Measure of Central Tendency
Topic 3: Measure of Central Tendency
Represents the center of a data set.
A single summary number indicates where many of the scores lie.
Types of Measures of Central Tendency
A. Mean
The arithmetic average of a data set.
Formula: Mean = Σx/n (sum of all scores divided by number of scores)
Example 1:
Scores: 1.42, 1.97, 1.42, 1.50, 1.67
Mean = 7.98 / 5 = 1.60
Example 2:
Scores: 2.00, 3.40, 7.00, 11.00, 23.00, 3.41
Calculation needed for Mean.
Can also be calculated using statistical software like Excel.
B. Median (mdn)
The midpoint of a data set.
Divides values into two equal parts, locating the middle value.
Calculation: Location of Median (L) = (n + 1) / 2
Example 1:
Scores: 11, 12, 13, 14, 15
L = (5 + 1) / 2 = 3 → Median = 13
Example 2:
Scores: 2, 4, 4, 6, 8, 8
L = (6 + 1) / 2 = 3.5 → Median = (4 + 6) / 2 = 5
C. Mode
The most frequently occurring value in a data set.
Example 1:
Scores: 1, 7, 5, 9, 8, 7 → Mode = 7
Example 2:
Scores: 1, 7, 5, 9, 8 → No Mode
Example 3:
Scores: 1, 7, 7, 5, 9, 9, 8 → Bimodal (Modes = 7 and 9)
Mode is primarily useful for categorical data or large datasets of interval/ratio data.
When to Use Each Measure
Nominal Data: Use Mode (mean and median not applicable).
Example: Law = 64; Kine = 59; Eng. = 37
Ordinal Data: Use Median.
Example: Positional rankings (1st, 2nd, 3rd, etc.).
Interval or Ratio Data: Use Mean and/or Median.
Use Median if data is highly skewed or has outliers (as it's less affected).
Example of skew:
Player salaries → Mean = $495,000; Median = $125,000 due to outlier.
Excel: Calculating Central Tendency Measures
Excel Formulas:
Mean: = average(data_set)
Median: = median(data_set)
Mode: = mode(data_set)
Descriptive Statistics can be run using Toolpak in Excel to provide detailed statistics including mean, median, mode, range, standard deviation, and more.

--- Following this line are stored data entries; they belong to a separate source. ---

**src/rtl/de_write_queue_if.sv**
```systemverilog
// Bundles the drawing-unit and framestore handshakes of the write queue.
// Latency: none, wiring only.
// Backpressure: de_ack/mem_ack pulses carry all flow control; no storage here.
interface de_write_queue_if #(
  parameter int ADDR_W = 18
);
  // drawing-unit side
  logic              de_req;
  logic              de_ack;
  logic [ADDR_W-1:0] de_addr;
  logic [3:0]        de_nbyte;
  logic              de_rnw;
  logic [31:0]       de_w_data;
  logic [31:0]       de_r_data;
  // framestore side
  logic              mem_req;
  logic              mem_ack;
  logic [ADDR_W-1:0] mem_addr;
  logic [3:0]        mem_nbyte;
  logic              mem_rnw;
  logic [31:0]       mem_w_data;
  logic [31:0]       mem_r_data;

  // Queue view: accepts drawing-unit commands, issues framestore commands.
  modport slave (
    input  de_req, de_addr, de_nbyte, de_rnw, de_w_data,
    output de_ack, de_r_data,
    output mem_req, mem_addr, mem_nbyte, mem_rnw, mem_w_data,
    input  mem_ack, mem_r_data
  );

  // Environment view: drawing unit plus framestore model.
  modport master (
    output de_req, de_addr, de_nbyte, de_rnw, de_w_data,
    input  de_ack, de_r_data,
    input  mem_req, mem_addr, mem_nbyte, mem_rnw, mem_w_data,
    output mem_ack, mem_r_data
  );
endinterface

```
**src/rtl/de_write_queue.sv**
```systemverilog
// Posted-write queue between drawing unit and framestore; reads wait for the queue to drain.
// Latency: write de_ack 1 cycle after de_req sampled, mem_req 1 cycle later; reads ack in RETURN.
// Backpressure: de_ack withheld while full (unless a tail merge is possible); build option DE_WRITE_COMBINE_EN merges same-address writes.
module de_write_queue #(
  parameter int DEPTH  = 4,
  parameter int ADDR_W = 18
) (
  input  logic            clk,
  input  logic            rst_n,
  de_write_queue_if.slave bus,
  output logic            empty
);

  localparam int PTR_W = (DEPTH > 1) ? $clog2(DEPTH) : 1;
  localparam int CNT_W = PTR_W + 1;

  typedef struct packed {
    logic [ADDR_W-1:0] addr;
    logic [3:0]        nbyte;
    logic [31:0]       data;
  } entry_t;

  typedef enum logic [1:0] {
    IDLE,
    WRITE,
    READ,
    RETURN
  } state_t;

  entry_t           q [DEPTH];
  logic [PTR_W-1:0] rd_ptr;
  logic [PTR_W-1:0] wr_ptr;
  logic [CNT_W-1:0] count;
  state_t           state;

  entry_t new_entry;
  logic   req_new;
  logic   is_discard;
  logic   full;
  logic   q_empty;
  logic   merge_ok;
  logic   wr_acc;
  logic   rd_acc;
  logic   push;
  logic   pop;

  // Incoming command and its acceptance decision.
  always_comb begin
    new_entry.addr  = bus.de_addr;
    new_entry.nbyte = bus.de_nbyte;
    new_entry.data  = bus.de_w_data;
  end

  // A request is new only outside the ack cycle, so a held req is taken once.
  assign req_new    = bus.de_req && !bus.de_ack;
  assign is_discard = (bus.de_nbyte == 4'b1111);
  assign full       = (count == CNT_W'(DEPTH));
  assign q_empty    = (count == '0);

`ifdef DE_WRITE_COMBINE_EN
  logic [PTR_W-1:0] tail_ptr;
  entry_t           merged;

  assign tail_ptr = wr_ptr - PTR_W'(1);

  // The head is either on mem_* or about to be loaded there, so merging is
  // only safe when the tail is a different entry (two or more queued).
  assign merge_ok = (count >= CNT_W'(2)) && (q[tail_ptr].addr == bus.de_addr);

  // Enabled bytes of the new write overwrite the tail; enables accumulate.
  always_comb begin
    merged       = q[tail_ptr];
    merged.nbyte = q[tail_ptr].nbyte & bus.de_nbyte;
    for (int i = 0; i < 4; i++) begin
      if (!bus.de_nbyte[i]) begin
        merged.data[8*i +: 8] = bus.de_w_data[8*i +: 8];
      end
    end
  end
`else
  assign merge_ok = 1'b0;
`endif

  assign wr_acc = req_new && !bus.de_rnw && (is_discard || !full || merge_ok);
  // Reads never overtake queued or in-flight writes.
  assign rd_acc = req_new && bus.de_rnw && q_empty && (state == IDLE);
  assign push   = wr_acc && !is_discard && !merge_ok;
  assign pop    = (state == WRITE) && bus.mem_ack;

  assign empty  = q_empty && (state == IDLE);

  // Queue storage; the entry on mem_* is a registered copy, never rewritten here.
  always_ff @(posedge clk) begin
    if (push) begin
      q[wr_ptr] <= new_entry;
    end
`ifdef DE_WRITE_COMBINE_EN
    else if (wr_acc && !is_discard && merge_ok) begin
      q[tail_ptr] <= merged;
    end
`endif
  end

  // Pointers wrap naturally at a power-of-two depth; push+pop leaves count unchanged.
  always_ff @(posedge clk or negedge rst_n) begin
    if (!rst_n) begin
      rd_ptr <= '0;
      wr_ptr <= '0;
      count  <= '0;
    end else begin
      if (push) begin
        wr_ptr <= wr_ptr + PTR_W'(1);
      end
      if (pop) begin
        rd_ptr <= rd_ptr + PTR_W'(1);
      end
      case ({push, pop})
        2'b10:   count <= count + CNT_W'(1);
        2'b01:   count <= count - CNT_W'(1);
        default: count <= count;
      endcase
    end
  end

  // Memory engine with registered handshake and command outputs.
  always_ff @(posedge clk or negedge rst_n) begin
    if (!rst_n) begin
      state          <= IDLE;
      bus.de_ack     <= 1'b0;
      bus.de_r_data  <= '0;
      bus.mem_req    <= 1'b0;
      bus.mem_rnw    <= 1'b0;
      bus.mem_addr   <= '0;
      bus.mem_nbyte  <= 4'b1111;
      bus.mem_w_data <= '0;
    end else begin
      bus.de_ack <= wr_acc;
      case (state)
        IDLE: begin
          if (rd_acc) begin
            state         <= READ;
            bus.mem_req   <= 1'b1;
            bus.mem_rnw   <= 1'b1;
            bus.mem_addr  <= bus.de_addr;
            bus.mem_nbyte <= 4'b0000;
          end else if (!q_empty) begin
            state          <= WRITE;
            bus.mem_req    <= 1'b1;
            bus.mem_rnw    <= 1'b0;
            bus.mem_addr   <= q[rd_ptr].addr;
            bus.mem_nbyte  <= q[rd_ptr].nbyte;
            bus.mem_w_data <= q[rd_ptr].data;
          end
        end
        WRITE: begin
          // Returning through IDLE guarantees a low cycle on mem_req.
          if (bus.mem_ack) begin
            state       <= IDLE;
            bus.mem_req <= 1'b0;
          end
        end
        READ: begin
          if (bus.mem_ack) begin
            state         <= RETURN;
            bus.mem_req   <= 1'b0;
            bus.de_r_data <= bus.mem_r_data;
            bus.de_ack    <= 1'b1;
          end
        end
        RETURN: begin
          state <= IDLE;
        end
        default: begin
          state <= IDLE;
        end
      endcase
    end
  end

endmodule

```
**src/flat_wrapper.sv**
```systemverilog
// flat-port wrapper written by rule: the top's interface ports become plain ports
module de_write_queue_flat 
#(
  parameter int DEPTH  = 4,
  parameter int ADDR_W = 18
)
  (clk, rst_n, empty, bus_de_req, bus_de_addr, bus_de_nbyte, bus_de_rnw, bus_de_w_data, bus_de_ack, bus_de_r_data, bus_mem_req, bus_mem_addr, bus_mem_nbyte, bus_mem_rnw, bus_mem_w_data, bus_mem_ack, bus_mem_r_data);
  de_write_queue_if #(.ADDR_W(ADDR_W)) bus_i ();
  input  logic clk;
  input  logic rst_n;
  output logic empty;
  input wire logic [$bits(bus_i.de_req)-1:0] bus_de_req;
  input wire logic [$bits(bus_i.de_addr)-1:0] bus_de_addr;
  input wire logic [$bits(bus_i.de_nbyte)-1:0] bus_de_nbyte;
  input wire logic [$bits(bus_i.de_rnw)-1:0] bus_de_rnw;
  input wire logic [$bits(bus_i.de_w_data)-1:0] bus_de_w_data;
  output wire logic [$bits(bus_i.de_ack)-1:0] bus_de_ack;
  output wire logic [$bits(bus_i.de_r_data)-1:0] bus_de_r_data;
  output wire logic [$bits(bus_i.mem_req)-1:0] bus_mem_req;
  output wire logic [$bits(bus_i.mem_addr)-1:0] bus_mem_addr;
  output wire logic [$bits(bus_i.mem_nbyte)-1:0] bus_mem_nbyte;
  output wire logic [$bits(bus_i.mem_rnw)-1:0] bus_mem_rnw;
  output wire logic [$bits(bus_i.mem_w_data)-1:0] bus_mem_w_data;
  input wire logic [$bits(bus_i.mem_ack)-1:0] bus_mem_ack;
  input wire logic [$bits(bus_i.mem_r_data)-1:0] bus_mem_r_data;
  assign bus_i.de_req = bus_de_req;
  assign bus_i.de_addr = bus_de_addr;
  assign bus_i.de_nbyte = bus_de_nbyte;
  assign bus_i.de_rnw = bus_de_rnw;
  assign bus_i.de_w_data = bus_de_w_data;
  assign bus_de_ack = bus_i.de_ack;
  assign bus_de_r_data = bus_i.de_r_data;
  assign bus_mem_req = bus_i.mem_req;
  assign bus_mem_addr = bus_i.mem_addr;
  assign bus_mem_nbyte = bus_i.mem_nbyte;
  assign bus_mem_rnw = bus_i.mem_rnw;
  assign bus_mem_w_data = bus_i.mem_w_data;
  assign bus_i.mem_ack = bus_mem_ack;
  assign bus_i.mem_r_data = bus_mem_r_data;
  de_write_queue #(.DEPTH(DEPTH), .ADDR_W(ADDR_W)) u_core (.clk(clk), .rst_n(rst_n), .bus(bus_i), .empty(empty));
endmodule
```
**config.mk**
```make
export PLATFORM = sky130hd
export DESIGN_NAME = de_write_queue_flat
export DESIGN_NICKNAME = d
export VERILOG_FILES = /design/src/rtl/de_write_queue_if.sv /design/src/rtl/de_write_queue.sv /design/src/flat_wrapper.sv
export SDC_FILE = /design/constraint.sdc
export NUM_CORES = 1
export LEC_CHECK = 0
export CORE_UTILIZATION = 30
export CTS_BUF_LIST = sky130_fd_sc_hd__clkbuf_4 sky130_fd_sc_hd__clkbuf_8
export DETAILED_ROUTE_END_ITERATION = 16
export DONT_BUFFER_PORTS = 1
export SETUP_SLACK_MARGIN = 0.1
export SYNTH_ARGS = -nofsm -noshare
export SYNTH_HDL_FRONTEND = slang
export SYNTH_SLANG_ARGS = --single-unit
```
**constraint.sdc**
```tcl
create_clock -name clk -period 3.2 [get_ports clk]
set_input_delay 0.16 -clock clk [delete_from_list [all_inputs] [get_ports clk]]
set_output_delay 0.16 -clock clk [all_outputs]
set_load 0.005 [all_outputs]
```
==> results by group <==
Outcome
  • Outcome: complete, no violations

GRT
  • Initial antenna violation count: 3
  • GRT Total Usage: a little over an eighth
  • First-pass GRT wire length: approximately 41000 µm
  • Vias in the first global route: 6916
  • Largest net degree at the start of global routing: 99
  • Grt total ovfl: 0

Setup path
  • Setup CP Type: reg -> reg
  • Worst Setup End Kind: flop
  • WP buf/inv: 1
  • Critical path's top delay family: simple AND/OR/NAND/NOR gates
  • Crit path arrival time: 2.66 ns
  • Worst-path maximum fanout: 28
  • CP max stage delay: approximately 0.58 ns
  • Cells along the critical path: nor2_1 > a2111oi_4 > and2_4 > buf_12
  • Slowest cell on the critical path: a2111oi_4
  • Startpoint Class: flop
  • Worst EP required: roughly 3.5 ns

Clocking
  • CTS tree: yes
  • Clock Latency Late Sink: 0.60 ns
  • CTS clock-pin slew for the worst setup and hold paths: about 0.06 ns
  • Clk buf depth: 3
  • Post_cts resized: 0
  • Root buffer cell: clkbuf_8
  • H-tree levels: 2
  • Clk sinks: around 310
  • CTS Buf Count: just over 50

Drt
  • DRT Wirelength: 26500 µm
  • Vias/cell: 4.58
  • First DRT Iteration DRCs: a little over 300
  • DR WL/cell: slightly below 20 µm
  • TritonRoute pass-1 iters: 4
  • Via count: 6215
  • DRC: 0
  • Final antenna-violating net count: 0

Synthesis
  • Largest cells by area after synthesis: edfxtp_1 (54%), dfrtp_1 (20%), mux4_2 (10%)
  • Number of synthesized register bits: 314
  • Cell area after synthesis: between 10000 and 15000 µm²
  • Cell count after synthesis: 669
  • Warnings, synthesis: 0
  • Mapped Nets: 770
  • Post-synth top area share: between 50 and 60%
  • Sequential area share after synthesis: 75.0%
  • Post-synth ARST share: 31.2%
  • Ys flop type: edfxtp_1
  • Syn avg cell area: approximately 18 µm²
  • Post-synth EDFFs: 216
  • Synth area leader: edfxtp_1
  • Distinct cells, synth: 37

Finish
  • Area Growth Syn to Fin: 23.8%
  • Layout Nets: approximately 900
  • Share of cells above drive strength 1: around 25%
  • Final Cell Area: about 15000 µm²

Floorplanning
  • Die width: 201 µm
  • Rows: 72
  • Ports: ~180
  • Core Area: between 30000 and 40000 µm²
  • Overall die height: ~200 µm
  • Initial Utilization: between 30% and 40%
  • DIE AREA: 40500 µm²

Power
  • Comb power frac: between 20% and 30%
  • Flop pwr share: 46.4%
  • Sw frac: a little under a third
  • Peak VDD IR: 523 µV
  • Int Power: approximately 9000 µW
  • Switching power: 4080 µW
  • PwrDens: a little under 900 nW/µm²
  • Clk pwr share: around 30%
  • LEAKAGE: 0.00537 µW

Placement
  • Post-DP Area: between 10000 and 15000 µm²
  • Dpl hpwl: 15900 µm
  • I/O Buffers: 0
  • GP Congestion: 0.723

Run
  • Number of max-cap violations: 0

Timing
  • Max_slew headroom: 41.6%
  • Final Cycle Share: roughly 75%
  • Setup repair after global routing missed its margin: false
  • Final Skew: between 0.03 and 0.04 ns
  • Setup violators final: 0
  • Fmax achieved: about 420 MHz
  • Least-Margin Pin Slew: about 0.87 ns
  • Slew Viols, Final: 0
  • Period minus WS final: between 2 and 2.5 ns
  • Final Hold Vio Count: 0
  • Setup TNS: 0 ns
  • WHS: around 0.073 ns

Min path
  • Worst min-delay path class: in -> reg
## through the flow
step / utilization (%) / power (µW) / instances / setup slack [ns]
final: 37.9 / 13100 / 1358 / 0.814
after global routing: 37.9 / 13900 / 1358 / 0.668
after CTS: 37.9 / 13400 / 1357 / 0.753
after detailed placement: 32.5 / 9270 / 1169 / 0.756
after global placement: 32.5 / 9210 / 1169 / 0.816
after floorplan: - / 8250 / 669 / 0.390
## cell type report
class	instances	area (µm²)
fill	3603	24200
sequential	314	8950
multi-input combinational	313	2830
timing repair buffer	106	1120
clock buffer	69	887
tap	518	648
clock inverter	27	280
inverter	10	37.5
antenna	1	2.50
## worst register-to-register path: cells and delay by family (launching register included)
kind / cells / cell delay [ns]
DFF: 1 / 0.52
AOI/OAI and AO/OA: 1 / 0.58
buffers and inverters: 1 / 0.30
and+or+nand+nor: 2 / 0.70
## metal layers
metal  wire (µm)  up-vias  GRT usage (%)  share of wire [%]
li1            -     2791              -                  -
met1       11500     3152           16.9                 43
met2       12500      216           21.4                 47
met3        1870       52           3.95                7.0
met4         593        4           4.36                2.2
met5          23        -              0              0.087
## power by group through the flow
| stage | logic, µW | clock network (µW) | registers [µW] |
|---|---|---|---|
| final | 3180 | 3870 | 6090 |
| after global routing | 3540 | 4170 | 6210 |
| after CTS | 3270 | 4000 | 6110 |
| after detailed placement | 3090 | 0 | 6180 |
| after global placement | 3030 | 0 | 6170 |
| after floorplan | 2510 | 0 | 5730 |
## state kept, by name, indices dropped and copies added, names as in the netlist
signal	count
u_core.count	3
u_core.q	216
u_core.bus.mem_nbyte	4
u_core.bus.mem_rnw	1
u_core.wr_ptr	2
u_core.bus.mem_addr	18
u_core.state	2
u_core.bus.mem_w_data	32
u_core.bus.mem_req	1
u_core.bus.de_ack	1
u_core.rd_ptr	2
u_core.bus.de_r_data	32
## cells in the mapped netlist (all sizes together), types with 2 or more instances
master and n:
edfxtp 216, nand2 136, and2 5, nand3b 2, buf 15, ha 9
o21ai 2, a2bb2oi 2, dfstp 4, and3b 2, o31ai 2, dfrtp 94
o211ai 18, a21oi 4, clkbuf 17, nand2b 2, a22o 4, inv 10
mux2 34, xnor2 3, mux4 54, xor2 3, nand3 18, nor2 3
## placed cells by master (no fill, tap or decap), drive strengths merged, types with 2 or more instances in the layout
master and n:
a22o 4, o31ai 2, dlygate4sd3 91, xnor2 3
and3b 2, clkbuf 69, nand3 18, inv 11
nand3b 2, nand2 136, clkinv 19, buf 15
mux2 34, ha 9, xor2 3, and2 5
o211ai 18, dfstp 4, a2bb2oi 2, clkinvlp 2
a21oi 4, nor2 3, nand2b 2, mux4 54
edfxtp 216, o21ai 2, dfrtp 94, bufinv 5
## repair_timing
action	CTS	global route
setup buffers	0	0
setup endpoints to repair	0	0
hold endpoints to repair	374	0
hold buffers	92	0
## kinds of logic (layout without fill, tap and decap cells)
family | after synthesis | in the layout | share of synthesized area (%)
AOI/OAI and AO/OA | 37 | 37 | 2.46
adders and majority gates | 10 | 10 | 1.11
and+or+nand+nor | 172 | 172 | 6.10
buffers and inverters | 42 | 212 | 1.44
muxes | 88 | 88 | 13.4
other | 0 | 1 | 0
DFF | 314 | 314 | 75.0
xor gates and xnor gates | 6 | 6 | 0.441
## path summary, 6_finish.rpt
path,startpoint,to,slack (ns),depth (start not counted)
max in group asynchronous,rst_n,u_core.bus.de_r_data[13],2.54,2
worst min-delay path,bus_de_req,u_core.bus.mem_rnw,0.07,3
worst max-delay path,u_core.count[0],u_core.q[0][46],0.81,4
worst max register to register,u_core.count[0],u_core.q[0][46],0.81,4
worst min register to register,u_core.bus.mem_w_data[15],u_core.bus.mem_w_data[15],0.51,2
min in group asynchronous,rst_n,u_core.bus.mem_addr[0],0.17,2
(Power assumes the default switching activity.)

Graphical Representation of Data
Summary data can be graphically depicted using:
Bar Graphs: Represent means or medians with categories on the x-axis.
Histograms: Display the frequency distribution of interval/ratio data.
Types of Data Distributions
Symmetrical Distribution: Frequencies decrease evenly on both sides of the center (e.g., mean = median = mode).
Skewed Distribution: Frequencies bunched at one end of the scale.
Positively Skewed: Bunched at lower scores; mean > median > mode.
Negatively Skewed: Bunched at higher scores; mode > median > mean.
Variability and Kurtosis
Spread: Refers to how much data varies.
Kurtosis: Indicates the peakness or flatness of a distribution.
Leptokurtic: More peaked, fewer scores in tails.
Platykurtic: Flatter distribution, more evenly spread out.
Importance of Graphing
Reliance solely on summary statistics can be misleading. Always visualize data through graphs to understand its distribution.